From eba81400a86f08e0d9c7ac7d5a1dd1696e87aadc Mon Sep 17 00:00:00 2001
From: Samuel Bouchet <contact@samuel-bouchet.fr>
Date: Fri, 17 Apr 2026 21:13:06 +0200
Subject: [PATCH] Skip unresolvable domains in firewall allowlist instead of
 aborting

If DNS resolution transiently fails for one domain, the whole postStart
hook used to exit 1 and leave the container without a firewall.

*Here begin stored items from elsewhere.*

[src/rtl/hrd_pkg.sv]
package hrd_pkg;
  localparam int HRD_AW  = 32;
  localparam int NUM_DST = 4;

  localparam int DST_GFX = 0;
  localparam int DST_CFG = 1;
  localparam int DST_MEM = 2;
  localparam int DST_HUB = 3;

  typedef logic [HRD_AW-1:0]  addr_t;
  typedef logic [NUM_DST-1:0] dst_vec_t;

  // Inclusive range test; an empty range (limit below base) never matches.
  function automatic logic in_window(addr_t a, addr_t base, addr_t limit);
    return (limit >= base) && (a >= base) && (a <= limit);
  endfunction

  // Carve-out size: smallest unit doubled once per select step.
  function automatic addr_t carve_span(addr_t unit_bytes, logic [1:0] sel);
    return unit_bytes << sel;
  endfunction

  function automatic dst_vec_t dst_bit(int idx);
    dst_vec_t v;
    v = '0;
    v[idx] = 1'b1;
    return v;
  endfunction
endpackage

[src/rtl/hrd_window_cmp.sv]
module hrd_window_cmp
  import hrd_pkg::*;
(
  input  addr_t addr,
  input  addr_t base,
  input  addr_t limit,
  output logic  hit
);
  always_comb hit = in_window(addr, base, limit);
endmodule

[src/rtl/hrd_smm_region.sv]
module hrd_smm_region
  import hrd_pkg::*;
#(
  parameter addr_t LEGACY_LO  = 32'h000A_0000,
  parameter addr_t LEGACY_HI  = 32'h000B_FFFF,
  parameter addr_t EXT_FLOOR  = 32'h1000_0000,
  parameter addr_t CARVE_UNIT = 32'h0002_0000
) (
  input  addr_t      addr,
  input  addr_t      top_of_mem,
  input  logic       tseg_en,
  input  logic [1:0] tseg_sel,
  output logic       legacy_hit,
  output logic       tseg_hit,
  output logic       tseg_active
);
  addr_t span;
  addr_t carve_lo;
  logic  fits;

  always_comb begin
    span        = carve_span(CARVE_UNIT, tseg_sel);
    fits        = (top_of_mem >= span);
    carve_lo    = top_of_mem - span;
    tseg_active = tseg_en && fits && (carve_lo >= EXT_FLOOR);
    tseg_hit    = tseg_active && (addr >= carve_lo) && (addr < top_of_mem);
    legacy_hit  = (addr >= LEGACY_LO) && (addr <= LEGACY_HI);
  end
endmodule

[src/rtl/hrd_route_sel.sv]
module hrd_route_sel
  import hrd_pkg::*;
(
  input  logic     is_io,
  input  logic     cfg_hit,
  input  logic     gfx_io_hit,
  input  logic     gfx_mem_hit,
  input  logic     legacy_hit,
  input  logic     smram_en,
  input  logic     tseg_hit,
  input  logic     below_tom,
  output dst_vec_t dst,
  output logic     smm
);
  always_comb begin
    dst = dst_bit(DST_HUB);
    smm = 1'b0;
    if (is_io) begin
      if (cfg_hit)         dst = dst_bit(DST_CFG);
      else if (gfx_io_hit) dst = dst_bit(DST_GFX);
    end else begin
      if (gfx_mem_hit) begin
        dst = dst_bit(DST_GFX);
      end else if (legacy_hit) begin
        if (smram_en) begin
          dst = dst_bit(DST_MEM);
          smm = 1'b1;
        end
      end else if (tseg_hit) begin
        dst = dst_bit(DST_MEM);
        smm = 1'b1;
      end else if (below_tom) begin
        dst = dst_bit(DST_MEM);
      end
    end
  end
endmodule

[src/rtl/host_route_decoder.sv]
module host_route_decoder
  import hrd_pkg::*;
#(
  parameter int    NUM_GFX_WIN = 2,
  parameter addr_t CFG_IO_BASE = 32'h0000_0CF8,
  parameter int    CFG_IO_SPAN = 8,
  parameter addr_t EXT_FLOOR   = 32'h1000_0000,
  parameter addr_t CARVE_UNIT  = 32'h0002_0000
) (
  input  logic                        clk,
  input  logic                        rst_n,
  input  logic                        cyc_valid,
  input  logic                        cyc_is_io,
  input  logic [HRD_AW-1:0]           cyc_addr,
  input  logic [NUM_GFX_WIN*HRD_AW-1:0] gfx_mem_base,
  input  logic [NUM_GFX_WIN*HRD_AW-1:0] gfx_mem_limit,
  input  logic [HRD_AW-1:0]           gfx_io_base,
  input  logic [HRD_AW-1:0]           gfx_io_limit,
  input  logic [HRD_AW-1:0]           top_of_mem,
  input  logic                        smram_en,
  input  logic                        tseg_en,
  input  logic [1:0]                  tseg_sel,
  output logic [NUM_DST-1:0]          dst_sel,
  output logic [HRD_AW-1:0]           addr_q,
  output logic                        smm_hit
);
  localparam addr_t CFG_IO_LAST = CFG_IO_BASE + addr_t'(CFG_IO_SPAN - 1);

  // Named decode events, visible to the assertions below.
  logic [NUM_GFX_WIN-1:0] win_hit;
  logic     gfx_mem_hit;
  logic     gfx_io_hit;
  logic     cfg_hit;
  logic     legacy_hit;
  logic     tseg_hit;
  logic     tseg_active;
  logic     below_tom;
  dst_vec_t dst_d;
  logic     smm_d;

  for (genvar w = 0; w < NUM_GFX_WIN; w++) begin : g_win
    hrd_window_cmp u_cmp (
      .addr  (cyc_addr),
      .base  (gfx_mem_base [w*HRD_AW +: HRD_AW]),
      .limit (gfx_mem_limit[w*HRD_AW +: HRD_AW]),
      .hit   (win_hit[w])
    );
  end

  hrd_window_cmp u_io_cmp (
    .addr  (cyc_addr),
    .base  (gfx_io_base),
    .limit (gfx_io_limit),
    .hit   (gfx_io_hit)
  );

  hrd_smm_region #(
    .EXT_FLOOR  (EXT_FLOOR),
    .CARVE_UNIT (CARVE_UNIT)
  ) u_smm (
    .addr        (cyc_addr),
    .top_of_mem  (top_of_mem),
    .tseg_en     (tseg_en),
    .tseg_sel    (tseg_sel),
    .legacy_hit  (legacy_hit),
    .tseg_hit    (tseg_hit),
    .tseg_active (tseg_active)
  );

  always_comb begin
    gfx_mem_hit = |win_hit;
    cfg_hit     = (cyc_addr >= CFG_IO_BASE) && (cyc_addr <= CFG_IO_LAST);
    below_tom   = (cyc_addr < top_of_mem);
  end

  hrd_route_sel u_sel (
    .is_io       (cyc_is_io),
    .cfg_hit     (cfg_hit),
    .gfx_io_hit  (gfx_io_hit),
    .gfx_mem_hit (gfx_mem_hit),
    .legacy_hit  (legacy_hit),
    .smram_en    (smram_en),
    .tseg_hit    (tseg_hit),
    .below_tom   (below_tom),
    .dst         (dst_d),
    .smm         (smm_d)
  );

  logic vld_q;
  logic io_q;

  always_ff @(posedge clk) begin
    if (!rst_n) begin
      vld_q   <= 1'b0;
      io_q    <= 1'b0;
      dst_sel <= '0;
      smm_hit <= 1'b0;
      addr_q  <= '0;
    end else begin
      vld_q <= cyc_valid;
      if (cyc_valid) begin
        io_q    <= cyc_is_io;
        dst_sel <= dst_d;
        smm_hit <= smm_d;
        addr_q  <= cyc_addr;
      end else begin
        dst_sel <= '0;
        smm_hit <= 1'b0;
      end
    end
  end

  AST_ONE_DEST: assert property (@(posedge clk) disable iff (!rst_n)
    vld_q |-> ($countones(dst_sel) == 1));
  AST_IDLE_ZERO: assert property (@(posedge clk) disable iff (!rst_n)
    !vld_q |-> (dst_sel == '0 && !smm_hit));
  AST_ADDR_HOLD: assert property (@(posedge clk) disable iff (!rst_n)
    !vld_q |-> $stable(addr_q));
  AST_IO_NEVER_MEM: assert property (@(posedge clk) disable iff (!rst_n)
    (vld_q && io_q) |-> !dst_sel[DST_MEM]);
  AST_MEM_NEVER_CFG: assert property (@(posedge clk) disable iff (!rst_n)
    (vld_q && !io_q) |-> !dst_sel[DST_CFG]);
  AST_SMM_ONLY_MEM: assert property (@(posedge clk) disable iff (!rst_n)
    smm_hit |-> (dst_sel[DST_MEM] && !io_q));
  AST_TSEG_FLOOR: assert property (@(posedge clk) disable iff (!rst_n)
    tseg_hit |-> (cyc_addr >= EXT_FLOOR && tseg_active));
endmodule

[config.mk]
export PLATFORM = sky130hd
export DESIGN_NAME = host_route_decoder
export DESIGN_NICKNAME = d
export VERILOG_FILES = /design/src/rtl/hrd_pkg.sv /design/src/rtl/hrd_window_cmp.sv /design/src/rtl/hrd_smm_region.sv /design/src/rtl/hrd_route_sel.sv /design/src/rtl/host_route_decoder.sv
export SDC_FILE = /design/constraint.sdc
export NUM_CORES = 1
export LEC_CHECK = 0
export BUFFER_PORTS_ARGS = -buffer_cell sky130_fd_sc_hd__buf_4
export CAP_MARGIN = 20
export CORE_AREA = 2 2 113 197
export CTS_CLUSTER_DIAMETER = 200
export DETAILED_ROUTE_END_ITERATION = 7
export DIE_AREA = 0 0 115 199
export PLACE_DENSITY_LB_ADDON = 0.12
export REMOVE_ABC_BUFFERS = 1
export SLEW_MARGIN = 5
export SYNTH_ARGS = -nofsm -noshare
export SYNTH_HDL_FRONTEND = slang
export SYNTH_SLANG_ARGS = --single-unit
[constraint.sdc]
create_clock -name clk -period 2.89 [get_ports clk]
set_input_delay 0.289 -clock clk [delete_from_list [all_inputs] [get_ports clk]]
set_output_delay 0.289 -clock clk [all_outputs]
set_load 0.1 [all_outputs]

Warn and
continue so the remaining rules still get installed.
---
 .devcontainer/init-firewall.sh | 4 ++--
 1 file changed, 2 insertions(+), 2 deletions(-)

diff --git a/.devcontainer/init-firewall.sh b/.devcontainer/init-firewall.sh
index 49b2726..95f8cc4 100644
--- a/.devcontainer/init-firewall.sh
+++ b/.devcontainer/init-firewall.sh
@@ -74,8 +74,8 @@ for domain in \
     echo "Resolving $domain..."
     ips=$(dig +noall +answer A "$domain" | awk '$4 == "A" {print $5}')
     if [ -z "$ips" ]; then
-        echo "ERROR: Failed to resolve $domain"
-        exit 1
+        echo "WARN: Failed to resolve $domain - skipping"
+        continue
     fi
 
     while read -r ip; do